### [Task directions]
When you reach the line in the data below that contains "Vias at 4166", please start repeating lines exactly, and stop after the line that contains "Timing Repair Buffer,48,243,5.03", repeating nothing else.

Collected data
============

==> src/rtl/cix_seq.sv <==
// Sequential count-leading/trailing-zeros/ones and popcount unit, one C-bit chunk per cycle.
// Define CIX_SEQ_EARLY_EXIT_EN to end clz/ctz runs at the terminating chunk instead of after N chunks.
module cix_seq #(
  parameter int ORDER  = 5,
  parameter int CORDER = 3
) (
  input  logic                    clock,
  input  logic                    reset_n,
  input  logic                    in_valid,
  output logic                    in_ready,
  input  logic                    clz,
  input  logic                    ctz,
  input  logic                    inv,
  input  logic [(1<<ORDER)-1:0]   in,
  output logic                    out_valid,
  input  logic                    out_ready,
  output logic [ORDER:0]          out,
  output logic                    zero
);

  localparam int W  = 1 << ORDER;
  localparam int C  = 1 << CORDER;
  localparam int N  = W / C;
  localparam int IW = (ORDER > CORDER) ? (ORDER - CORDER) : 1;

  localparam logic [IW-1:0]  IDX_HI  = IW'(N - 1);
  localparam logic [IW-1:0]  IDX_ONE = IW'(1);
  localparam logic [ORDER:0] ONE     = (ORDER + 1)'(1);

  localparam logic [1:0] S_IDLE = 2'd0;
  localparam logic [1:0] S_RUN  = 2'd1;
  localparam logic [1:0] S_DONE = 2'd2;

  logic [1:0]     r_state;
  logic [W-1:0]   r_word;
  logic           r_clz;
  logic           r_ctz;
  logic [ORDER:0] r_acc;
  logic [IW-1:0]  r_idx;
  logic           r_stop;
  logic           r_zero;

  logic [W-1:0]   w_opnd;
  logic [C-1:0]   w_chunk;
  logic [ORDER:0] w_cnt;
  logic           w_single;
  logic           w_null;
  logic           w_hit;
  logic           w_last;
  logic [IW-1:0]  w_end_idx;

  function automatic logic [ORDER:0] f_lead_zeros(input logic [C-1:0] c);
    logic [ORDER:0] n;
    logic           hit;
    n   = '0;
    hit = 1'b0;
    for (int i = C - 1; i >= 0; i--) begin
      if (c[i]) hit = 1'b1;
      else if (!hit) n = n + ONE;
    end
    return n;
  endfunction

  function automatic logic [ORDER:0] f_trail_zeros(input logic [C-1:0] c);
    logic [ORDER:0] n;
    logic           hit;
    n   = '0;
    hit = 1'b0;
    for (int i = 0; i < C; i++) begin
      if (c[i]) hit = 1'b1;
      else if (!hit) n = n + ONE;
    end
    return n;
  endfunction

  function automatic logic [ORDER:0] f_zero_bits(input logic [C-1:0] c);
    logic [ORDER:0] n;
    n = '0;
    for (int i = 0; i < C; i++) begin
      if (!c[i]) n = n + ONE;
    end
    return n;
  endfunction

  assign w_opnd    = inv ? ~in : in;
  assign in_ready  = (r_state == S_IDLE);
  assign out_valid = (r_state == S_DONE);
  assign out       = r_acc;
  assign zero      = r_zero;

  always_comb begin
    w_chunk = r_word[C-1:0];
    for (int i = 0; i < N; i++) begin
      if (r_idx == IW'(i)) w_chunk = r_word[i*C +: C];
    end
  end

  always_comb begin
    w_single  = r_clz ^ r_ctz;
    w_null    = !r_clz && !r_ctz;
    w_hit     = w_single && (w_chunk != '0);
    w_end_idx = (r_clz && !r_ctz) ? '0 : IDX_HI;
    if (r_clz && r_ctz)  w_cnt = f_zero_bits(w_chunk);
    else if (r_clz)      w_cnt = f_lead_zeros(w_chunk);
    else if (r_ctz)      w_cnt = f_trail_zeros(w_chunk);
    else                 w_cnt = '0;
`ifdef CIX_SEQ_EARLY_EXIT_EN
    w_last = w_null || (r_idx == w_end_idx) || w_hit;
`else
    w_last = w_null || (r_idx == w_end_idx);
`endif
  end

  // operand and op latch: only consumed during RUN, so no reset needed
  always_ff @(posedge clock) begin
    if (r_state == S_IDLE && in_valid) begin
      r_word <= w_opnd;
      r_clz  <= clz;
      r_ctz  <= ctz;
    end
  end

  always_ff @(posedge clock or negedge reset_n) begin
    if (!reset_n) begin
      r_state <= S_IDLE;
      r_acc   <= '0;
      r_idx   <= '0;
      r_stop  <= 1'b0;
      r_zero  <= 1'b0;
    end else begin
      case (r_state)
        S_IDLE: begin
          if (in_valid) begin
            r_acc   <= '0;
            r_idx   <= (clz && !ctz) ? IDX_HI : '0;
            r_stop  <= 1'b0;
            r_zero  <= (w_opnd == '0);
            r_state <= S_RUN;
          end
        end
        S_RUN: begin
          // once a single-sided count has terminated, later chunks are ignored
          if (!r_stop) r_acc <= r_acc + w_cnt;
          if (w_hit)   r_stop <= 1'b1;
          if (w_last) begin
            r_state <= S_DONE;
          end else if (r_clz && !r_ctz) begin
            r_idx <= r_idx - IDX_ONE;
          end else begin
            r_idx <= r_idx + IDX_ONE;
          end
        end
        S_DONE: begin
          if (out_ready) r_state <= S_IDLE;
        end
        default: r_state <= S_IDLE;
      endcase
    end
  end

endmodule

==> config.mk <==
export PLATFORM = sky130hd
export DESIGN_NAME = cix_seq
export DESIGN_NICKNAME = d
export VERILOG_FILES = /design/src/rtl/cix_seq.sv
export SDC_FILE = /design/constraint.sdc
export NUM_CORES = 1
export LEC_CHECK = 0
export ABC_AREA = 1
export BUFFER_PORTS_ARGS = -buffer_cell sky130_fd_sc_hd__buf_2
export CAP_MARGIN = 20
export CORE_UTILIZATION = 60
export CTS_CLUSTER_DIAMETER = 80
export DETAILED_ROUTE_END_ITERATION = 8
export HOLD_SLACK_MARGIN = 0.03
export PLACE_DENSITY = 0.91
export SLEW_MARGIN = 20
export SYNTH_ARGS = -nofsm -noshare
export SYNTH_HDL_FRONTEND = slang
export SYNTH_SLANG_ARGS = --single-unit
export TNS_END_PERCENT = 10
==> constraint.sdc <==
create_clock -name clock -period 14.5 [get_ports clock]
set_input_delay 2.175 -clock clock [delete_from_list [all_inputs] [get_ports clock]]
set_output_delay 2.175 -clock clock [all_outputs]
set_load 0.02 [all_outputs]
; ---- Word-level counts from Yosys, hierarchy flattened
; Index checks and enable logic that the tools add are counted.
[word_totals]
rom_bits = 0
in_bits = 39
mem_bits_rw = 0
ff_bits = 46
mem_count = 0
out_inout_bits = 9
latchBits = 0
[classes]
addsub = 24
n_mul = 0
div = 0
n_eq_ne = 12
n_bitwise = 2
order_cmp = 0
shifts = 0
muxes = 151
reduce_logical = 19
[op_table]
columns = op, n
row1 = $mux 6, 82
row2 = $add 6x1->6 const B, 21
row3 = $mux 1, 53
row4 = $logic_not 32->1, 1
row5 = $mux 32, 1
row6 = $not 32->32, 1
row7 = $mux 8, 3
row8 = $mux 2, 8
row9 = $pmux 6 s2, 1
row10 = $reduce_and 3->1, 4
row11 = $ne 2x2->1 const B, 5
row12 = $reduce_bool 8->1, 1
row13 = $add 6x6->6, 1
row14 = $eq 2x2->1 const B, 3
row15 = $logic_and 1x1->1, 6
row16 = $pmux 2 s3, 1
row17 = $eq 2x1->1 const B, 2
row18 = $pmux 2 s2, 1
row19 = $logic_not 1->1, 3
row20 = $add 2x1->2 const B, 1
row21 = $eq 2x2->1, 1
row22 = $logic_not 2->1, 1
row23 = $ne 2x1->1 const B, 1
row24 = $pmux 1 s2, 1
row25 = other kinds (5), 5

; ---- Longest topological paths before layout
[depth]
depth_word = 53
ltp_mapped = 47

; ---- Worst setup path after synthesis
; Ideal clock, no wire load.
[synth_timing]
kind = register to register
startpoint = register r_idx[0]
endpoint = register r_acc[5], in the netlist out[5]
required_ps = 14383
arrival_ps = 5802
path_stages_with_launch = 45
setup_slack_ps = 8581
synth_period_minus_slack_ps = 5919
setup_time_ps = 117
path_buffers = 1
cell_sequence = dfrtp_1 ha_1 buf_2 a21oi_1 o31ai_1 o21ai_1 inv_1 ha_1 inv_1 nand2_1 and2_1 ha_1 inv_1 nand3_1 o21ai_0 inv_1 ha_1 nor2_1 [9 not listed] ha_1 nand2_1 nor2_1 nand3b_1 o21ai_0 nand2_1 o31ai_1 ha_1 a21oi_1 and2_1 nor2_1 o21ai_0 nand2_1 xor2_1 inv_1 nand4_1 nand3_1 nand2_1
[synth_between]
elab_chain_len = 53
elab_cells_between_ends = 161
cone_classes = add/sub (22) / eq/ne (3) / mux (136)
[synth_lines]
columns = element, line_no
row1 = from (decl), 39  ; logic [IW-1:0] r_idx;
row2 = from (signal assigned), 135  ; r_idx <= (clz && !ctz) ? IDX_HI : '0;
row3 = from (signal assigned), 148  ; r_idx <= r_idx - IDX_ONE;
row4 = from (signal assigned), 150  ; r_idx <= r_idx + IDX_ONE;
row5 = $eq 2x1->1, 94  ; if (r_idx == IW'(i)) w_chunk = r_word[i*C +: C];
row6 = $mux 8 (2 in series), 94
row7 = $mux 8 (*), 94
row8 = $mux 1, "70, 80"
row9 = $mux 6, 105  ; else if (r_ctz) w_cnt = f_trail_zeros(w_chunk);
row10 = $mux 6, 104  ; else if (r_clz) w_cnt = f_lead_zeros(w_chunk);
row11 = $mux 6, 103  ; if (r_clz && r_ctz) w_cnt = f_zero_bits(w_chunk);
row12 = $add 6x1->6, 71  ; else if (!hit) n = n + ONE;
row13 = [36 not listed], n/a
row14 = $mux 6, 71
row15 = $mux 6, 70  ; if (c[i]) hit = 1'b1;
row16 = $mux 6, 105
row17 = $mux 6, 104
row18 = $mux 6 (*), 103
row19 = $add 6x6->6 (*), 143  ; if (!r_stop) r_acc <= r_acc + w_cnt;
row20 = $mux 6 (*), 143
row21 = $pmux 6 s2 (*), 131  ; case (r_state)
row22 = to (signal assigned), 143
row23 = to (decl), 38  ; logic [ORDER:0] r_acc;
; Mark *: on every way between the ends. The rest lies on a longest branch, timed or not. The select of a mux whose other input is x is not followed.
; A chain may end at the register's enable or synchronous reset.

; ---- Worst setup path in the final report
[layout_timing]
startpoint = register r_idx[1]
endpoint = register r_acc[5], in the netlist out[5]
; Same word-level chain as after synthesis.

==> impl_results.md <==
* Levels on crit path at 42
* Die ar. at 0.00767 mm²
* Largest net degree at the start of global routing at 33
* FMAX at 145 MHz
* CTS root buffer: clkbuf_8
* Vias in the first global route at 4123
* Worst-margin pin slew at 0.819 ns
* Num CTS Buffers at 5
* Leading area contributor after synthesis: edfxtp_1
* CTS clock-pin slew for the worst setup and hold paths at 0.09 ns
* Synth Area per Inst at 7.20 µm²
* Outcome: completed
* Max_cap viols at 0
* Most frequent cells in the layout: nand2_1, inv_1, nor2_1
* Final Max Slew Viols at 0
* Number of diodes at 0
* Startpoint types: register
* # rows at 30
* Share of cells above drive strength 1 at 17.3%
* Worst slew margin at 45.4%
* Clock latency on the worst-skew pair at 0.31 ns
* Initial core utilization at 63.3%
* # resized after CTS at 0
* Seq cells post-synth at 46
* Drt first pass iters at 5
* Top cells by area in the synthesized netlist: edfxtp_1, nand2_1, ha_1
* Area growth syn-to-layout at 9.77%
* Critical R2R Capture: out[5]$_DFFE_PN0P_
* I/O pin count at 48
* Die Y at 87.6 µm
* Final Hold Viols at 0
* Final period util at 47.5%
* WP data required at 14.71 ns
* Synth top area share at 23.2%
* R2R Path Start: r_idx[1]$_DFFE_PN0P_
* Main combinational cell family by area after synthesis: simple AND/OR/NAND/NOR gates
* Sequential share of the synthesized area at 30.1%
* CP max-delay cell: ha_1
* Placer Congestion at 0.974
* Setup violators final at 0
* Synth cell types at 44
* Grt total ovfl at 0
* Synth Area in Simple Gates at 35.6%
* CP peak stage delay at 0.51 ns
* CTS tree: yes
* Post-synthesis compound-gate area fraction at 8.17%
* Mux cell area share after synthesis at 0%
* Worst setup path start: r_idx[1]$_DFFE_PN0P_
* Antenna Violating Nets Remaining at 0
* Kind of critical path: register to register
* Core ar. at 0.00694 mm²
* End point of the critical path: out[5]$_DFFE_PN0P_
* Clock sink count at 46
* Buf/Inv on CP at 7
* Setup Fix Bufs, Post-CTS at 0
* First-pass GRT wire length at 17800 µm
* Final net count at 727
* Period minus WS final at 6.89 ns
* Mapped Area at 0.00439 mm²
* Worst min-delay path category: register to register
* R2R cell count at 42
* Xor/xnor share of the synthesized area at 7.37%
* Hold bufs inserted after CTS at 0
* Post-DR vias/cell at 5.53
* Post-DP HPWL at 8290 µm
* Post-Synth Adder-Cell Area at 9.00%
* Routed WL at 10400 µm
* Wire length per cell at 13.8 µm
* Initial detailed-routing violation count at 272
* Final setup TNS at 0 ns
* Die width at 87.6 µm
* H-tree levels at 2
* Yosys warnings at 0
* Initial antenna violation count at 0
* Worst endpoint data arrival time at 7.09 ns
* I/O Buffers at 47
* Most common cell after layout, fill and taps aside: nand2_1
* Clock Tree Buf Depth at 2
* Unrepaired setup endpoints after global routing: no
* Fillers at 546
* DRC violation count after routing at 0
* Syn nets at 680
* Final clock skew at 0.0104 ns
* Worst-path fanout max at 12
* Total track usage at 29.8%
* CP Capture Type: register
* Post-Syn Instances at 610
* R2R setup slack at 7.61 ns
* Vias at 4166
* Top delay family on crit path: adder cells
==> cells in the mapped netlist, drive strengths merged <==
library cell,count
nand2,185
inv,98
nor2,59
nand3,52
xor2,36
edfxtp,34
o21ai,32
ha,30
a21oi,15
nand4,15
dfrtp,12
nor4,8
buf,6
o31ai,5
nand3b,4
or2,3
and2,2
clkbuf,2
clkinv,2
o22ai,2
a22o,1
a31oi,1
a32o,1
fa,1
nor3,1
o211ai,1
o21bai,1
xnor2,1
==> layer usage <==
layer / track usage [%] / vias to the layer above / wire length, µm
met3: 3.86 / 38 / 588
met2: 54.3 / 160 / 5130
met1: 35.4 / 1904 / 4330
li1: - / 2064 / -
met4: 12.5 / 0 / 337
met5: 0 / - / 0
==> cell type report <==
class,count,area (µm²),area share [%]
Clock buffer,5,68.8,1.43
Tap cell,96,120,2.49
Clock inverter,3,43.8,0.908
Multi-Input combinational cell,456,2640,54.8
Sequential cell,46,1320,27.4
Inverter,100,383,7.94
Timing Repair Buffer,48,243,5.03
==> state kept, by name (all words and copies together), names as in the netlist <==
signal and cells:
out 6, r_clz 1, r_ctz 1, r_idx 2, r_state 2, r_stop 1, r_word 32, zero 1
==> stage by stage <==
stage	utilization, %	cell area, µm²	setup slack [ns]	cells	hold WS, ns
floorplan	-	4390	8.58	610	0.464
global placement	67.8	4710	8.10	746	0.471
detailed placement	67.8	4710	7.82	746	0.493
CTS	69.5	4820	7.76	754	0.514
global route	69.5	4820	6.88	754	0.537
finish	69.5	4820	7.61	754	0.509
==> worst min path at each step <==
stage                           startpoint                      to  slack [ns]  depth (start not counted)
floorplan               r_stop$_DFFE_PN0P_      r_stop$_DFFE_PN0P_        0.46                          1
global placement          zero$_DFFE_PN0P_        zero$_DFFE_PN0P_        0.47                          2
detailed placement  r_state[0]$_DFFE_PN0P_  r_state[1]$_DFFE_PN0P_        0.49                          1
CTS                 r_state[0]$_DFFE_PN0P_  r_state[1]$_DFFE_PN0P_        0.51                          1
global route        r_state[0]$_DFFE_PN0P_  r_state[1]$_DFFE_PN0P_        0.54                          1
finish              r_state[0]$_DFFE_PN0P_  r_state[1]$_DFFE_PN0P_        0.51                          1
==> cell families after synthesis <==
kind of cell	after synthesis
xor gates and xnor gates	37
DFF	46
AOI/OAI and AO/OA	59
buffers and inverters	108
adders and majority gates	31
and+or+nand+nor	329
Power is not shown: default switching activity piles up to over one toggle a cycle in this logic, so the estimate is an artifact.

============

### [Result of the task]
* Vias at 4166
* Top delay family on crit path: adder cells
==> cells in the mapped netlist, drive strengths merged <==
library cell,count
nand2,185
inv,98
nor2,59
nand3,52
xor2,36
edfxtp,34
o21ai,32
ha,30
a21oi,15
nand4,15
dfrtp,12
nor4,8
buf,6
o31ai,5
nand3b,4
or2,3
and2,2
clkbuf,2
clkinv,2
o22ai,2
a22o,1
a31oi,1
a32o,1
fa,1
nor3,1
o211ai,1
o21bai,1
xnor2,1
==> layer usage <==
layer / track usage [%] / vias to the layer above / wire length, µm
met3: 3.86 / 38 / 588
met2: 54.3 / 160 / 5130
met1: 35.4 / 1904 / 4330
li1: - / 2064 / -
met4: 12.5 / 0 / 337
met5: 0 / - / 0
==> cell type report <==
class,count,area (µm²),area share [%]
Clock buffer,5,68.8,1.43
Tap cell,96,120,2.49
Clock inverter,3,43.8,0.908
Multi-Input combinational cell,456,2640,54.8
Sequential cell,46,1320,27.4
Inverter,100,383,7.94
Timing Repair Buffer,48,243,5.03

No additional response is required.